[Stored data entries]
:::
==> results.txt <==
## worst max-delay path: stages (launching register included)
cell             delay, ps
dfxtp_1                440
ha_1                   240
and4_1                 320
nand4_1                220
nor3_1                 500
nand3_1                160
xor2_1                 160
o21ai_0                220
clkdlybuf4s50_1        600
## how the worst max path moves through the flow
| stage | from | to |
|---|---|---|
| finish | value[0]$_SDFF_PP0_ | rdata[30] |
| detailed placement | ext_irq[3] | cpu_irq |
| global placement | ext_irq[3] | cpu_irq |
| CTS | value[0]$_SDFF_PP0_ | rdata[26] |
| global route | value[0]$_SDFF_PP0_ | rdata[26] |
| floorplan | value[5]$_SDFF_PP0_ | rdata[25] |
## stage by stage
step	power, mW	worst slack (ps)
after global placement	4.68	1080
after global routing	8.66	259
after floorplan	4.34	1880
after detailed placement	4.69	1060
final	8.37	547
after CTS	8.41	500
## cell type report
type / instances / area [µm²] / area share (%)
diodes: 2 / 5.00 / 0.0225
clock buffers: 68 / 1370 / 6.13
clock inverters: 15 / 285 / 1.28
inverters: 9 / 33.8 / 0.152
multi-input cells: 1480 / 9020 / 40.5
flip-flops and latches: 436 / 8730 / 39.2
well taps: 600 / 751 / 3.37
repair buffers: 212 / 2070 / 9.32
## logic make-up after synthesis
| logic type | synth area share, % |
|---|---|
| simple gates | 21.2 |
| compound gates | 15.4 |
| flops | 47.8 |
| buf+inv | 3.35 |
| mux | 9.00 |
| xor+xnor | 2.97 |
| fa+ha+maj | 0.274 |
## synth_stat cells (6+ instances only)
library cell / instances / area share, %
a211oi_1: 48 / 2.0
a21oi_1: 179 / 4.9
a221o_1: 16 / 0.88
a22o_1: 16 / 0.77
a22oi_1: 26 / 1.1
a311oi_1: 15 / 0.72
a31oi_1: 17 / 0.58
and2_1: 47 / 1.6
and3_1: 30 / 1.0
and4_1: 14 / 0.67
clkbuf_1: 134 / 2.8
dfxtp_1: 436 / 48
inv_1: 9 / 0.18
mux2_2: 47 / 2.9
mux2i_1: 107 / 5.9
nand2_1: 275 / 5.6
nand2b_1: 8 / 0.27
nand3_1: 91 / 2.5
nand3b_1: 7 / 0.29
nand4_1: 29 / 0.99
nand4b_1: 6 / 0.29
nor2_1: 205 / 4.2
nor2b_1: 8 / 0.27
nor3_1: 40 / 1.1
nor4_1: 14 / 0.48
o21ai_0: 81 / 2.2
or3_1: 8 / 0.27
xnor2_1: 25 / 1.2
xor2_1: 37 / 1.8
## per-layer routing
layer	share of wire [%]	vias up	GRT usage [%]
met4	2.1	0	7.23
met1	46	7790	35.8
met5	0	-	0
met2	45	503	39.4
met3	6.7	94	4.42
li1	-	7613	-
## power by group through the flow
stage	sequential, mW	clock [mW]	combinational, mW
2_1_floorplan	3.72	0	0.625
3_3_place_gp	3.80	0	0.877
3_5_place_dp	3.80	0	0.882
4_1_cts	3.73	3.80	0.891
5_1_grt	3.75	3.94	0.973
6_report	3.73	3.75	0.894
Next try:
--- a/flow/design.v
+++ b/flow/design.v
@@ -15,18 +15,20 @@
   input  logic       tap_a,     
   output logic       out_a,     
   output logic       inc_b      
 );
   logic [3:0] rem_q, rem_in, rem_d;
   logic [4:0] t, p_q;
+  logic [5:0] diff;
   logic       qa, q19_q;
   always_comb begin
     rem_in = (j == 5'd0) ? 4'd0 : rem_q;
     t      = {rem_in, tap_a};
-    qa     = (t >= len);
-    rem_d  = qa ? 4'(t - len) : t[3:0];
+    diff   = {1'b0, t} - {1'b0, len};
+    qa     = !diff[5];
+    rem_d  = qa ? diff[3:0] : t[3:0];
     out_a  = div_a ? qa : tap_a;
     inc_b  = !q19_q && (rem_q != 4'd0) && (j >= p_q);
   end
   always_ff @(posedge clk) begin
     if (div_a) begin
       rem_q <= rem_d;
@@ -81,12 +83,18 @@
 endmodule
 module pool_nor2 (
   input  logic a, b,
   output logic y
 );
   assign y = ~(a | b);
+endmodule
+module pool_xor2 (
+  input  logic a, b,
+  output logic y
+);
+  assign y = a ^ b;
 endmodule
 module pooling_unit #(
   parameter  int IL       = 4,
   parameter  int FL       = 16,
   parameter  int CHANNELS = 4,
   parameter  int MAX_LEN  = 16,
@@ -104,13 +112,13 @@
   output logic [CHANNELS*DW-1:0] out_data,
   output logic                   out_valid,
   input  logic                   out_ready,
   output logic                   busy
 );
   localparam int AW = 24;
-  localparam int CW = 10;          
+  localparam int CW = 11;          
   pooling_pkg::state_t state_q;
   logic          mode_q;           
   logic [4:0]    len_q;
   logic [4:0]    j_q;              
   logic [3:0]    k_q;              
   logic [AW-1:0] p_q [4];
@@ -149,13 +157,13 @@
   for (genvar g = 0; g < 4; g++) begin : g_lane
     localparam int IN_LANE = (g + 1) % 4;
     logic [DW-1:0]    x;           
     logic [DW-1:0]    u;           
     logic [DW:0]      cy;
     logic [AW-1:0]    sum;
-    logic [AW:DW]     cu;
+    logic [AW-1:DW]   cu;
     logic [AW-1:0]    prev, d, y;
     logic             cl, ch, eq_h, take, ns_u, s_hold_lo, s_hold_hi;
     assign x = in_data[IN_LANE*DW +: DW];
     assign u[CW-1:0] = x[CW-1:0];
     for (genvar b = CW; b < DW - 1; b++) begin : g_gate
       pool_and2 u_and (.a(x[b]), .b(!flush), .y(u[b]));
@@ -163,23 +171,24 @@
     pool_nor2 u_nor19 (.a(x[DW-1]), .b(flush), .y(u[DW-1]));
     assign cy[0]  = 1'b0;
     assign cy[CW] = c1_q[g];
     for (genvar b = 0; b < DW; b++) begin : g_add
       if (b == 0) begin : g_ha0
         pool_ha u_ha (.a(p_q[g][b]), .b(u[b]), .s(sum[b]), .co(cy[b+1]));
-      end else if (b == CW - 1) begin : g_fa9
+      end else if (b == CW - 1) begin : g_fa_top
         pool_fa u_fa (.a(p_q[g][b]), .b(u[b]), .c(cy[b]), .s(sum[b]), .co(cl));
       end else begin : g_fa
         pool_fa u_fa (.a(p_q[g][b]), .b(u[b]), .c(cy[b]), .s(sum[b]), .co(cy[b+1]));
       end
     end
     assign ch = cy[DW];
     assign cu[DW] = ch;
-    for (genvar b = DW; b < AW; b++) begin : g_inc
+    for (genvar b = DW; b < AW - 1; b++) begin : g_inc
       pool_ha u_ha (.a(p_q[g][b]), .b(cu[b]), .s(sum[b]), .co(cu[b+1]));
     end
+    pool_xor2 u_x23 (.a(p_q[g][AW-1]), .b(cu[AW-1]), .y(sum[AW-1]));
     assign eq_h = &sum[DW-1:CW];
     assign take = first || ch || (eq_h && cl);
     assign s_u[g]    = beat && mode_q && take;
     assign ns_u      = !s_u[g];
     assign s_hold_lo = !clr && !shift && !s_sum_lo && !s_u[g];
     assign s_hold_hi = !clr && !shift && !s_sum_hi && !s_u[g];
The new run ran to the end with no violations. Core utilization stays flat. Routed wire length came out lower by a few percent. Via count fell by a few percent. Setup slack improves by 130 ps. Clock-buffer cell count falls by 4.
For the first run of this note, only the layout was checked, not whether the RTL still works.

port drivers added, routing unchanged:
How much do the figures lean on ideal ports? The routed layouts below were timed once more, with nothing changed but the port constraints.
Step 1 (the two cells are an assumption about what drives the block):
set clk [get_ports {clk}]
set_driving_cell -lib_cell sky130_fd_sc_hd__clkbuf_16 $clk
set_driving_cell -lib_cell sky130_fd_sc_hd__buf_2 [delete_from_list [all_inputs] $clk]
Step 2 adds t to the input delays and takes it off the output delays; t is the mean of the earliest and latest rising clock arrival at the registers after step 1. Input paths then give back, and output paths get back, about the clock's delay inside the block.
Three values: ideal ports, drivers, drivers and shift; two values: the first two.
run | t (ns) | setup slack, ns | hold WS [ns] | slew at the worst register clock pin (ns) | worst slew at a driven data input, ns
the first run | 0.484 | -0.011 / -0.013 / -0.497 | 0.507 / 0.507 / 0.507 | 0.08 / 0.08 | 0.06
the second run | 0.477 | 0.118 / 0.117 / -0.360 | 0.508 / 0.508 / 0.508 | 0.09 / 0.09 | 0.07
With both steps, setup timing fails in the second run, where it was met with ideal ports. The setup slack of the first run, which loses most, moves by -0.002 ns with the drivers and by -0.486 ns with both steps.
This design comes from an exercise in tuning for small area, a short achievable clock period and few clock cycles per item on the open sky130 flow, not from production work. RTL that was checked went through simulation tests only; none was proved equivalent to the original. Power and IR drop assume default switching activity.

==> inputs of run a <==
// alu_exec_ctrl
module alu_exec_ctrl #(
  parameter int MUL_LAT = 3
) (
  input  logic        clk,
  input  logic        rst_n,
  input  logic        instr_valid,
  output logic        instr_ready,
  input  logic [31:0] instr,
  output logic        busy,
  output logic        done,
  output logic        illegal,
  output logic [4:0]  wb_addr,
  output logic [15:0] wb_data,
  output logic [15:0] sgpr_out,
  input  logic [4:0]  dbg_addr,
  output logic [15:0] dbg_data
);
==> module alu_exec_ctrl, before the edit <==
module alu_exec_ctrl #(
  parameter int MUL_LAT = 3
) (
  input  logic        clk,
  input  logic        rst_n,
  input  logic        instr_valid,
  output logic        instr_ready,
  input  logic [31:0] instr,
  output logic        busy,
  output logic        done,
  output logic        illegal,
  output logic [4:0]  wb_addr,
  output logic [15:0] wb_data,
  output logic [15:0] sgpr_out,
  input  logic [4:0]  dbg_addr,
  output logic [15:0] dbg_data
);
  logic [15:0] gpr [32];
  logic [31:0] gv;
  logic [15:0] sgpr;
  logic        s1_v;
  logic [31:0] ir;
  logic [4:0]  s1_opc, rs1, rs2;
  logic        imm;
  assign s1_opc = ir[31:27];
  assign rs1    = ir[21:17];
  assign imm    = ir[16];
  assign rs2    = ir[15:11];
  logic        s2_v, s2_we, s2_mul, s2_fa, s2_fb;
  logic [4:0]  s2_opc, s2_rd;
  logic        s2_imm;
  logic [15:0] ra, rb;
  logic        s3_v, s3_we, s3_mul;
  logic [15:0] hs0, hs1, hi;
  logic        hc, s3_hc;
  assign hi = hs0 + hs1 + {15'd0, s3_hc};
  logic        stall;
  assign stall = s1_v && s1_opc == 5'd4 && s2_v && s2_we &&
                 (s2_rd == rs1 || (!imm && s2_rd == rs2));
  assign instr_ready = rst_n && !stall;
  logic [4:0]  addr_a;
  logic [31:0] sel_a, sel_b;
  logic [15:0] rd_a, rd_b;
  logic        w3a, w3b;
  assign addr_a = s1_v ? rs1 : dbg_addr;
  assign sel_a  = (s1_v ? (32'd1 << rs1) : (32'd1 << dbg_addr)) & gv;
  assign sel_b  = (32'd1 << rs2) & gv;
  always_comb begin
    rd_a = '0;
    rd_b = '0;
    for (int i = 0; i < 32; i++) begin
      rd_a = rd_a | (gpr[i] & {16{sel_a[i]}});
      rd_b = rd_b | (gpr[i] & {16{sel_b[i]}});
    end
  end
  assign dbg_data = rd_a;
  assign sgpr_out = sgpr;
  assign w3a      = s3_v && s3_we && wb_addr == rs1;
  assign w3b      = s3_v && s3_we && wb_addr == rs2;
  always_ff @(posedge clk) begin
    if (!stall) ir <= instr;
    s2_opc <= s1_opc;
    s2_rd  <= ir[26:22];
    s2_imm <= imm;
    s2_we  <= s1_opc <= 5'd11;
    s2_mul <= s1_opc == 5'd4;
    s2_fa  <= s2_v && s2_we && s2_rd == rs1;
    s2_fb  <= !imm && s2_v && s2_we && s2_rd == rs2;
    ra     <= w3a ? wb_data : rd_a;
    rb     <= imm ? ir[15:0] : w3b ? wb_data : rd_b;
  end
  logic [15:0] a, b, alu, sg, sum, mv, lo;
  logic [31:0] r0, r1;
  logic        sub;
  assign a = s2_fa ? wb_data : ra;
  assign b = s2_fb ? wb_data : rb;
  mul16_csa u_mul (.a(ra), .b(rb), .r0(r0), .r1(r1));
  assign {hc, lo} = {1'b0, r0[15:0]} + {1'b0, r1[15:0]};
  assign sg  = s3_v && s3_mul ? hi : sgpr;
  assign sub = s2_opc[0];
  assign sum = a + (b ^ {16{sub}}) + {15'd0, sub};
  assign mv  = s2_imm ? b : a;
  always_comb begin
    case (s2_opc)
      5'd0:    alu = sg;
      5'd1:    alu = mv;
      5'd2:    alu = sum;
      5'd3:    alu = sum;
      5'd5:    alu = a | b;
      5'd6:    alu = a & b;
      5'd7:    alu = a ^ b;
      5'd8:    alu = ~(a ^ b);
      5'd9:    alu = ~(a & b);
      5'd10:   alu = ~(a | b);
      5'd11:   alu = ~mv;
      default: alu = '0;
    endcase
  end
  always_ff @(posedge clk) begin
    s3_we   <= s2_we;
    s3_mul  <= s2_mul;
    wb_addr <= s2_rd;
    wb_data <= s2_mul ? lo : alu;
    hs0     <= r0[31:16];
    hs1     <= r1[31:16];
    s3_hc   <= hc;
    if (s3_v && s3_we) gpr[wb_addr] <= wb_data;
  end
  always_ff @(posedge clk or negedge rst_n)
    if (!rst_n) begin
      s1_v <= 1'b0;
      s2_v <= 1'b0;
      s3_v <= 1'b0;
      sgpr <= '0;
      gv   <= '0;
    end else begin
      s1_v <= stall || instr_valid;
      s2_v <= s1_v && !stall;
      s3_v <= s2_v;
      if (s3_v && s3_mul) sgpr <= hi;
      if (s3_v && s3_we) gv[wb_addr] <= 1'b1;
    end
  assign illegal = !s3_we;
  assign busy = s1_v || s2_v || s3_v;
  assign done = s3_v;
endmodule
:::
_PROBLEM TO WORK ON_
For this exercise, output exactly the lines above from the line with "nand3_1: 91 / 2.5" to the line with "## per-layer routing", counting both, and leave out the rest.

_REPLY_
nand3_1: 91 / 2.5
nand3b_1: 7 / 0.29
nand4_1: 29 / 0.99
nand4b_1: 6 / 0.29
nor2_1: 205 / 4.2
nor2b_1: 8 / 0.27
nor3_1: 40 / 1.1
nor4_1: 14 / 0.48
o21ai_0: 81 / 2.2
or3_1: 8 / 0.27
xnor2_1: 25 / 1.2
xor2_1: 37 / 1.8
## per-layer routing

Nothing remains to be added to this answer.